Me gustan los deportes que combinan aventura y naturaleza, en concreto, el montañismo.

La cima es la meta y para llegar a ella debo tener el equipo necesario, pero ¿qué pasaría si comienzo a llenar mi mochila con rocas sólo porque me parecen lindas? Claro, por bonitas que estuvieran esas rocas se convertirían en un lastre, me impediría avanzar como debo para alcanzar la cima.

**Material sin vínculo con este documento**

===== src/hw/cpuPkg.sv =====
`default_nettype none

package cpuPkg;

    localparam int WORD_SIZE  = 16;
    localparam int NUM_REGS   = 4;
    localparam int MEM_WORDS  = 256;
    localparam int MEM_ADDR_W = $clog2(MEM_WORDS);

    typedef logic [WORD_SIZE-1:0] word_t;
    typedef logic [$clog2(NUM_REGS)-1:0] regIdx_t;

    // JAL and JRL write their return address here
    localparam regIdx_t LINK_REG = 2'd2;

    localparam logic [3:0] OP_BNE   = 4'd0;
    localparam logic [3:0] OP_BEQ   = 4'd1;
    localparam logic [3:0] OP_BGZ   = 4'd2;
    localparam logic [3:0] OP_BLZ   = 4'd3;
    localparam logic [3:0] OP_ADI   = 4'd4;
    localparam logic [3:0] OP_ORI   = 4'd5;
    localparam logic [3:0] OP_LHI   = 4'd6;
    localparam logic [3:0] OP_LWD   = 4'd7;
    localparam logic [3:0] OP_SWD   = 4'd8;
    localparam logic [3:0] OP_JMP   = 4'd9;
    localparam logic [3:0] OP_JAL   = 4'd10;
    localparam logic [3:0] OP_RTYPE = 4'd15;

    localparam logic [5:0] FN_ADD = 6'd0;
    localparam logic [5:0] FN_SUB = 6'd1;
    localparam logic [5:0] FN_AND = 6'd2;
    localparam logic [5:0] FN_ORR = 6'd3;
    localparam logic [5:0] FN_NOT = 6'd4;
    localparam logic [5:0] FN_TCP = 6'd5;
    localparam logic [5:0] FN_SHL = 6'd6;
    localparam logic [5:0] FN_SHR = 6'd7;
    localparam logic [5:0] FN_JPR = 6'd25;
    localparam logic [5:0] FN_JRL = 6'd26;
    localparam logic [5:0] FN_WWD = 6'd28;
    localparam logic [5:0] FN_HLT = 6'd29;

    typedef struct packed {
        logic [3:0] opcode;
        regIdx_t    rs;
        regIdx_t    rt;
        regIdx_t    rd;
        logic [5:0] func;
    } rType_t;

    typedef struct packed {
        logic [3:0] opcode;
        regIdx_t    rs;
        regIdx_t    rt;
        logic [7:0] imm;
    } iType_t;

    typedef struct packed {
        logic [3:0]  opcode;
        logic [11:0] target;
    } jType_t;

    typedef union packed {
        rType_t rType;
        iType_t iType;
        jType_t jType;
    } instr_u;

    typedef enum logic [3:0] {
        ALU_ADD, ALU_SUB, ALU_AND, ALU_OR, ALU_NOT, ALU_TCP, ALU_SHL, ALU_SHR, ALU_PASS_B
    } aluOp_e;

    typedef struct packed {
        logic regWrite, memToReg, memWrite, memRead, wwd;
        logic isBranch, isJumpReg, isJumpImm, isLink, isHalt;
        logic aluSrcImm, useRs, useRt;
    } ctrl_t;

    typedef enum logic [1:0] {FWD_REG, FWD_EXMEM, FWD_MEMWB} fwdSel_e;

    // pcNext is the address of the following instruction
    typedef struct packed {
        logic   valid;
        word_t  pcNext;
        instr_u instr;
    } ifId_t;

    typedef struct packed {
        logic    valid;
        ctrl_t   ctrl;
        word_t   pcNext;
        instr_u  instr;
        word_t   rsData;
        word_t   rtData;
        word_t   imm;
        regIdx_t rd;
    } idEx_t;

    typedef struct packed {
        logic    valid;
        ctrl_t   ctrl;
        word_t   aluOut;
        word_t   storeData;
        regIdx_t rd;
    } exMem_t;

    typedef struct packed {
        logic    valid;
        ctrl_t   ctrl;
        word_t   aluOut;
        word_t   memData;
        regIdx_t rd;
    } memWb_t;

    // Everything the hazard unit looks at
    typedef struct packed {
        regIdx_t exRs, exRt, memRd, wbRd, idRs, idRt, exRd;
        logic    exUseRs, exUseRt, memRegWrite, wbRegWrite;
        logic    idUseRs, idUseRt, exMemRead;
    } hazSrc_t;

endpackage

`default_nettype wire


===== src/hw/alu.sv =====
`default_nettype none

module alu
    import cpuPkg::*;
(
    input  wire word_t  a,
    input  wire word_t  b,
    input  wire instr_u instr,
    output word_t       result,
    output logic        branchTaken
);

    aluOp_e op;

    always_comb begin
        op = ALU_ADD;
        if (instr.rType.opcode == OP_RTYPE) begin
            case (instr.rType.func)
                FN_SUB:  op = ALU_SUB;
                FN_AND:  op = ALU_AND;
                FN_ORR:  op = ALU_OR;
                FN_NOT:  op = ALU_NOT;
                FN_TCP:  op = ALU_TCP;
                FN_SHL:  op = ALU_SHL;
                FN_SHR:  op = ALU_SHR;
                default: op = ALU_ADD;
            endcase
        end else if (instr.iType.opcode == OP_ORI) begin
            op = ALU_OR;
        end else if (instr.iType.opcode == OP_LHI) begin
            op = ALU_PASS_B;
        end
    end

    always_comb begin
        case (op)
            ALU_SUB:    result = a - b;
            ALU_AND:    result = a & b;
            ALU_OR:     result = a | b;
            ALU_NOT:    result = ~a;
            ALU_TCP:    result = ~a + 1'b1;
            ALU_SHL:    result = {a[WORD_SIZE-2:0], 1'b0};
            // arithmetic shift
            ALU_SHR:    result = {a[WORD_SIZE-1], a[WORD_SIZE-1:1]};
            ALU_PASS_B: result = b;
            default:    result = a + b;
        endcase
    end

    always_comb begin
        case (instr.iType.opcode)
            OP_BNE:  branchTaken = a != b;
            OP_BEQ:  branchTaken = a == b;
            OP_BGZ:  branchTaken = !a[WORD_SIZE-1] && a != '0;
            OP_BLZ:  branchTaken = a[WORD_SIZE-1];
            default: branchTaken = 1'b0;
        endcase
    end

endmodule

`default_nettype wire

Bien, eso mismo puede pasar en nuestra vida espiritual.

Hay actividades que disfrutamos, posesiones que atesoramos, incluso personas que apreciamos, que se han convertido en un lastre: un distractor para nuestro crecimiento en el Señor, porque están ocupando un lugar que no les corresponde.

Quiero hacer énfasis en esto: Pueden no ser un pecado en sí mismas, pero están ocupando un lugar incorrecto en nuestra vida, de modo que gastamos en ellas tiempo y recursos que deberíamos estar invirtiendo en las cosas eternas que en verdad valen la pena. 

Un buen soldado de Jesucristo no se debe distraer con las cosas que ofrece el mundo. 

Identificar si hay cosas en nuestra vida que están ocupando un lugar que no les corresponde, es decir,  saber si tenemos prioridades en desorden es no es tan difícil: analiza en qué inviertes tu tiempo y recursos, y verás dónde está tu corazón.

Por ejemplo, analiza si tienes tiempo para pasar en Facebook, pero no para el estudio de la Palabra de Dios; si tienes tiempo para ir a tomar un café con vecinas chismosas, pero no para prepararte para iniciar un estudio bíblico con tu vecina a quien compartiste el evangelio; o tal vez tienes recursos para tu quinto par de zapatos azules, pero no para aportar para las misiones. 

Les comparto un pasaje de la Palabra de Dios que podemos memorizar para tener presente en qué debemos enfocarnos: Colosenses 3:1-3:

"Si, pues, habéis resucitado con Cristo, buscad las cosas de arriba, donde está Cristo sentado a la diestra de Dios. Poned la mira en las cosas de arriba, no en las de la tierra. Porque habéis muerto, y vuestra vida está escondida con Cristo en Dios."